= TASK INSTRUCTIONS =
Retype every entry below exactly as it stands.

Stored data
== Segment start ==

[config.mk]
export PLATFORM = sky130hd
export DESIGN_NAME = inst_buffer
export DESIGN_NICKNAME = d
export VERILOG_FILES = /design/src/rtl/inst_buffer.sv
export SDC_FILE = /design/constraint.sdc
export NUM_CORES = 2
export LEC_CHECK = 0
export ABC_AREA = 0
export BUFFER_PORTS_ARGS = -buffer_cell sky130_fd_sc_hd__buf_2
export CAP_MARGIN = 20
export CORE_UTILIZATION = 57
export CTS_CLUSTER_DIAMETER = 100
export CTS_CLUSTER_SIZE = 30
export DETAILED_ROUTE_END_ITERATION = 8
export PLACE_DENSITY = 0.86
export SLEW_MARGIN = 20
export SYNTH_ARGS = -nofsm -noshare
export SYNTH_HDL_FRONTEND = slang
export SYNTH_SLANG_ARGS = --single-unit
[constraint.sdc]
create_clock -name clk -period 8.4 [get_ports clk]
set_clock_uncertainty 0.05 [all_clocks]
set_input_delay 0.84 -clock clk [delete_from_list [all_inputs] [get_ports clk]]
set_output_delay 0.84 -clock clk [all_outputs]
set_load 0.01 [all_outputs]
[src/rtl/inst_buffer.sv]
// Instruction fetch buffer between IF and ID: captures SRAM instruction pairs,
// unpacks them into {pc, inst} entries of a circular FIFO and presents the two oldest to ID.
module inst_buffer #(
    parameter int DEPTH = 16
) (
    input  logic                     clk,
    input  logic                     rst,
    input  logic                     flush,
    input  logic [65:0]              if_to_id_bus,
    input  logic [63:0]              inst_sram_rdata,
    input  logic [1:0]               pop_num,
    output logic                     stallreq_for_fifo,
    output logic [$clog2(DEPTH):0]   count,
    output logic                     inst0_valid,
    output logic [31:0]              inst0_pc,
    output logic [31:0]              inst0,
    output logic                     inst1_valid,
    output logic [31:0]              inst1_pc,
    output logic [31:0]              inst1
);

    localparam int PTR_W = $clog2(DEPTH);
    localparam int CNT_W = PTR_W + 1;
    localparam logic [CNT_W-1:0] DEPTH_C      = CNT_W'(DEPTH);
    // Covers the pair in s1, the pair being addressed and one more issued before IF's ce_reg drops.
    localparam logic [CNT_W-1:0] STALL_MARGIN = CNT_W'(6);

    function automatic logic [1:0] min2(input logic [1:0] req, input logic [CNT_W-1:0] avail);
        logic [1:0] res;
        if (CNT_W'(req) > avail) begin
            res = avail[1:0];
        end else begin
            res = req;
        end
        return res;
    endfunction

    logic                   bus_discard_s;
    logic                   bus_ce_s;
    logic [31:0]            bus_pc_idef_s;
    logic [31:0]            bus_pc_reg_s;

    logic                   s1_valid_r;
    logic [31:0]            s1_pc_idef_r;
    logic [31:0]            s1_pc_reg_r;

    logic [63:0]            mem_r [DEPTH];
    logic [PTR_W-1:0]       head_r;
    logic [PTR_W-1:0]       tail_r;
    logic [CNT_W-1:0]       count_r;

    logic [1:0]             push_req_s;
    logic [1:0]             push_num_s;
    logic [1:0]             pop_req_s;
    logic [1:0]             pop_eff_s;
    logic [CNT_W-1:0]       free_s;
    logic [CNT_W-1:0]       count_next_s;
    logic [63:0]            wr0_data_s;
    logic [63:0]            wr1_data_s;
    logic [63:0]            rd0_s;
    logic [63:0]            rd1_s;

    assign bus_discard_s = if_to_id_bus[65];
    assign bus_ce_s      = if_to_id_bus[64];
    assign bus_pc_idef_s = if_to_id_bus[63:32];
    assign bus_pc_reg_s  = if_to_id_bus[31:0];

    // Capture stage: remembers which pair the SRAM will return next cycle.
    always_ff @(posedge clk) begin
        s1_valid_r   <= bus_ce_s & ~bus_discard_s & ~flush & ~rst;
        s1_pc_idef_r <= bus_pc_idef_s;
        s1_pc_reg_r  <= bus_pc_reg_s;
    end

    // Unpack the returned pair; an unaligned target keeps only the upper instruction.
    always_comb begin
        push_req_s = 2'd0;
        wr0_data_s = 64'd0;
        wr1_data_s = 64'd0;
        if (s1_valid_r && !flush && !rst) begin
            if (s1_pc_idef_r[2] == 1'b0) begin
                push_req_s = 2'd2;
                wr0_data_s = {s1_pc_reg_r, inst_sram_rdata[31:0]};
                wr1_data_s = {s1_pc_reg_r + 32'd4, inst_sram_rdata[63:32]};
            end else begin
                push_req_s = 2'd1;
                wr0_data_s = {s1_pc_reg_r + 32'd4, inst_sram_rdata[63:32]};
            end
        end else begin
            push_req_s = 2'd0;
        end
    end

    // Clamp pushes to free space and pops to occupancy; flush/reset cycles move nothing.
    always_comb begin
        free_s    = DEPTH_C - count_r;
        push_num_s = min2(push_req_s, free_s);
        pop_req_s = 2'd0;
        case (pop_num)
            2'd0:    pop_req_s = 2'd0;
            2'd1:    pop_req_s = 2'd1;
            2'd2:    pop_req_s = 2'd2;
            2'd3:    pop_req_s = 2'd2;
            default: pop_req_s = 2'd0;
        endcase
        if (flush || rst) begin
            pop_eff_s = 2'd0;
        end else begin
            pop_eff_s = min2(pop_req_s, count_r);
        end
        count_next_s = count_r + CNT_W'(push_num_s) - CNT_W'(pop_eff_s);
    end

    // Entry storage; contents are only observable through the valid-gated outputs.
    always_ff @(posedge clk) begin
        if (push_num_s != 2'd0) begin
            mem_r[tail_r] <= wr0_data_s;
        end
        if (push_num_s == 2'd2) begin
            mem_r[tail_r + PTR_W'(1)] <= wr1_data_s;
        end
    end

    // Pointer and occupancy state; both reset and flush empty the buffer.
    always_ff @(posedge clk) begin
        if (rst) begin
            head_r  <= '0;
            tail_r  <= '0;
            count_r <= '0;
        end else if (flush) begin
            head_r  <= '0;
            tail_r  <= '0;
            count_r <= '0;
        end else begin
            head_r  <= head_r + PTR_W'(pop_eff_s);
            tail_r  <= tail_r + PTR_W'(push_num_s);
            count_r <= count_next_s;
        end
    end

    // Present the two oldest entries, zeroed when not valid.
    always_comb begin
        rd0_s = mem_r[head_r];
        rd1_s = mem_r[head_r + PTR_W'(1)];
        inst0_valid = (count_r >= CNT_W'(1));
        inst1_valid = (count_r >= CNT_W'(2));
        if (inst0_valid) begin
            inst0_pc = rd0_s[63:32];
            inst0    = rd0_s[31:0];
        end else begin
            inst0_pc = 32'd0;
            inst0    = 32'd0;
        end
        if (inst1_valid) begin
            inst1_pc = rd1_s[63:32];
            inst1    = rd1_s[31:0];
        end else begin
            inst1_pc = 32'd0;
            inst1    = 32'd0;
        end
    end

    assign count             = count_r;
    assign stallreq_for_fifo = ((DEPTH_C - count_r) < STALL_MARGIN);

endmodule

== Segment end ==

= ANSWER BOX =
[config.mk]
export PLATFORM = sky130hd
export DESIGN_NAME = inst_buffer
export DESIGN_NICKNAME = d
export VERILOG_FILES = /design/src/rtl/inst_buffer.sv
export SDC_FILE = /design/constraint.sdc
export NUM_CORES = 2
export LEC_CHECK = 0
export ABC_AREA = 0
export BUFFER_PORTS_ARGS = -buffer_cell sky130_fd_sc_hd__buf_2
export CAP_MARGIN = 20
export CORE_UTILIZATION = 57
export CTS_CLUSTER_DIAMETER = 100
export CTS_CLUSTER_SIZE = 30
export DETAILED_ROUTE_END_ITERATION = 8
export PLACE_DENSITY = 0.86
export SLEW_MARGIN = 20
export SYNTH_ARGS = -nofsm -noshare
export SYNTH_HDL_FRONTEND = slang
export SYNTH_SLANG_ARGS = --single-unit
[constraint.sdc]
create_clock -name clk -period 8.4 [get_ports clk]
set_clock_uncertainty 0.05 [all_clocks]
set_input_delay 0.84 -clock clk [delete_from_list [all_inputs] [get_ports clk]]
set_output_delay 0.84 -clock clk [all_outputs]
set_load 0.01 [all_outputs]
[src/rtl/inst_buffer.sv]
// Instruction fetch buffer between IF and ID: captures SRAM instruction pairs,
// unpacks them into {pc, inst} entries of a circular FIFO and presents the two oldest to ID.
module inst_buffer #(
    parameter int DEPTH = 16
) (
    input  logic                     clk,
    input  logic                     rst,
    input  logic                     flush,
    input  logic [65:0]              if_to_id_bus,
    input  logic [63:0]              inst_sram_rdata,
    input  logic [1:0]               pop_num,
    output logic                     stallreq_for_fifo,
    output logic [$clog2(DEPTH):0]   count,
    output logic                     inst0_valid,
    output logic [31:0]              inst0_pc,
    output logic [31:0]              inst0,
    output logic                     inst1_valid,
    output logic [31:0]              inst1_pc,
    output logic [31:0]              inst1
);

    localparam int PTR_W = $clog2(DEPTH);
    localparam int CNT_W = PTR_W + 1;
    localparam logic [CNT_W-1:0] DEPTH_C      = CNT_W'(DEPTH);
    // Covers the pair in s1, the pair being addressed and one more issued before IF's ce_reg drops.
    localparam logic [CNT_W-1:0] STALL_MARGIN = CNT_W'(6);

    function automatic logic [1:0] min2(input logic [1:0] req, input logic [CNT_W-1:0] avail);
        logic [1:0] res;
        if (CNT_W'(req) > avail) begin
            res = avail[1:0];
        end else begin
            res = req;
        end
        return res;
    endfunction

    logic                   bus_discard_s;
    logic                   bus_ce_s;
    logic [31:0]            bus_pc_idef_s;
    logic [31:0]            bus_pc_reg_s;

    logic                   s1_valid_r;
    logic [31:0]            s1_pc_idef_r;
    logic [31:0]            s1_pc_reg_r;

    logic [63:0]            mem_r [DEPTH];
    logic [PTR_W-1:0]       head_r;
    logic [PTR_W-1:0]       tail_r;
    logic [CNT_W-1:0]       count_r;

    logic [1:0]             push_req_s;
    logic [1:0]             push_num_s;
    logic [1:0]             pop_req_s;
    logic [1:0]             pop_eff_s;
    logic [CNT_W-1:0]       free_s;
    logic [CNT_W-1:0]       count_next_s;
    logic [63:0]            wr0_data_s;
    logic [63:0]            wr1_data_s;
    logic [63:0]            rd0_s;
    logic [63:0]            rd1_s;

    assign bus_discard_s = if_to_id_bus[65];
    assign bus_ce_s      = if_to_id_bus[64];
    assign bus_pc_idef_s = if_to_id_bus[63:32];
    assign bus_pc_reg_s  = if_to_id_bus[31:0];

    // Capture stage: remembers which pair the SRAM will return next cycle.
    always_ff @(posedge clk) begin
        s1_valid_r   <= bus_ce_s & ~bus_discard_s & ~flush & ~rst;
        s1_pc_idef_r <= bus_pc_idef_s;
        s1_pc_reg_r  <= bus_pc_reg_s;
    end

    // Unpack the returned pair; an unaligned target keeps only the upper instruction.
    always_comb begin
        push_req_s = 2'd0;
        wr0_data_s = 64'd0;
        wr1_data_s = 64'd0;
        if (s1_valid_r && !flush && !rst) begin
            if (s1_pc_idef_r[2] == 1'b0) begin
                push_req_s = 2'd2;
                wr0_data_s = {s1_pc_reg_r, inst_sram_rdata[31:0]};
                wr1_data_s = {s1_pc_reg_r + 32'd4, inst_sram_rdata[63:32]};
            end else begin
                push_req_s = 2'd1;
                wr0_data_s = {s1_pc_reg_r + 32'd4, inst_sram_rdata[63:32]};
            end
        end else begin
            push_req_s = 2'd0;
        end
    end

    // Clamp pushes to free space and pops to occupancy; flush/reset cycles move nothing.
    always_comb begin
        free_s    = DEPTH_C - count_r;
        push_num_s = min2(push_req_s, free_s);
        pop_req_s = 2'd0;
        case (pop_num)
            2'd0:    pop_req_s = 2'd0;
            2'd1:    pop_req_s = 2'd1;
            2'd2:    pop_req_s = 2'd2;
            2'd3:    pop_req_s = 2'd2;
            default: pop_req_s = 2'd0;
        endcase
        if (flush || rst) begin
            pop_eff_s = 2'd0;
        end else begin
            pop_eff_s = min2(pop_req_s, count_r);
        end
        count_next_s = count_r + CNT_W'(push_num_s) - CNT_W'(pop_eff_s);
    end

    // Entry storage; contents are only observable through the valid-gated outputs.
    always_ff @(posedge clk) begin
        if (push_num_s != 2'd0) begin
            mem_r[tail_r] <= wr0_data_s;
        end
        if (push_num_s == 2'd2) begin
            mem_r[tail_r + PTR_W'(1)] <= wr1_data_s;
        end
    end

    // Pointer and occupancy state; both reset and flush empty the buffer.
    always_ff @(posedge clk) begin
        if (rst) begin
            head_r  <= '0;
            tail_r  <= '0;
            count_r <= '0;
        end else if (flush) begin
            head_r  <= '0;
            tail_r  <= '0;
            count_r <= '0;
        end else begin
            head_r  <= head_r + PTR_W'(pop_eff_s);
            tail_r  <= tail_r + PTR_W'(push_num_s);
            count_r <= count_next_s;
        end
    end

    // Present the two oldest entries, zeroed when not valid.
    always_comb begin
        rd0_s = mem_r[head_r];
        rd1_s = mem_r[head_r + PTR_W'(1)];
        inst0_valid = (count_r >= CNT_W'(1));
        inst1_valid = (count_r >= CNT_W'(2));
        if (inst0_valid) begin
            inst0_pc = rd0_s[63:32];
            inst0    = rd0_s[31:0];
        end else begin
            inst0_pc = 32'd0;
            inst0    = 32'd0;
        end
        if (inst1_valid) begin
            inst1_pc = rd1_s[63:32];
            inst1    = rd1_s[31:0];
        end else begin
            inst1_pc = 32'd0;
            inst1    = 32'd0;
        end
    end

    assign count             = count_r;
    assign stallreq_for_fifo = ((DEPTH_C - count_r) < STALL_MARGIN);

endmodule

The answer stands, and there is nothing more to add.